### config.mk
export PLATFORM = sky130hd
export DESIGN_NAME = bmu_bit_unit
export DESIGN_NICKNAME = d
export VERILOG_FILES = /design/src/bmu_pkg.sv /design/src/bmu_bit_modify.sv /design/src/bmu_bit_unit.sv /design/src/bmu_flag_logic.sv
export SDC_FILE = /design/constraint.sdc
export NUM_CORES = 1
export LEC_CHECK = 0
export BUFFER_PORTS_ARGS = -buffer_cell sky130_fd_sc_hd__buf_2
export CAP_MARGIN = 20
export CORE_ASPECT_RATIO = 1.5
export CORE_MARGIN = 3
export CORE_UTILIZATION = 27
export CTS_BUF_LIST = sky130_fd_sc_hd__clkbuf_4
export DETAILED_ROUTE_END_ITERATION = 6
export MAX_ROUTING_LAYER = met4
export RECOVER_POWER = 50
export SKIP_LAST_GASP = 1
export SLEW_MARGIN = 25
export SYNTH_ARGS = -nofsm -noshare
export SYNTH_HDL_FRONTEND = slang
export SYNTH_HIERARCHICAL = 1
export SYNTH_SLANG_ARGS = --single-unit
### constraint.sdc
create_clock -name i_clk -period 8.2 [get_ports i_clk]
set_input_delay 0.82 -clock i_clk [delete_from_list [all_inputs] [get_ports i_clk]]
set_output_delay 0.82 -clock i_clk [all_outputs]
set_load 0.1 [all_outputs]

= = = = = = =

● **Required work**
What is wanted is the line containing "export CORE_ASPECT_RATIO = 1.5" and every line after it through the last line of the entries, printed exactly.

● **Worked solution**
export CORE_ASPECT_RATIO = 1.5
export CORE_MARGIN = 3
export CORE_UTILIZATION = 27
export CTS_BUF_LIST = sky130_fd_sc_hd__clkbuf_4
export DETAILED_ROUTE_END_ITERATION = 6
export MAX_ROUTING_LAYER = met4
export RECOVER_POWER = 50
export SKIP_LAST_GASP = 1
export SLEW_MARGIN = 25
export SYNTH_ARGS = -nofsm -noshare
export SYNTH_HDL_FRONTEND = slang
export SYNTH_HIERARCHICAL = 1
export SYNTH_SLANG_ARGS = --single-unit
### constraint.sdc
create_clock -name i_clk -period 8.2 [get_ports i_clk]
set_input_delay 0.82 -clock i_clk [delete_from_list [all_inputs] [get_ports i_clk]]
set_output_delay 0.82 -clock i_clk [all_outputs]
set_load 0.1 [all_outputs]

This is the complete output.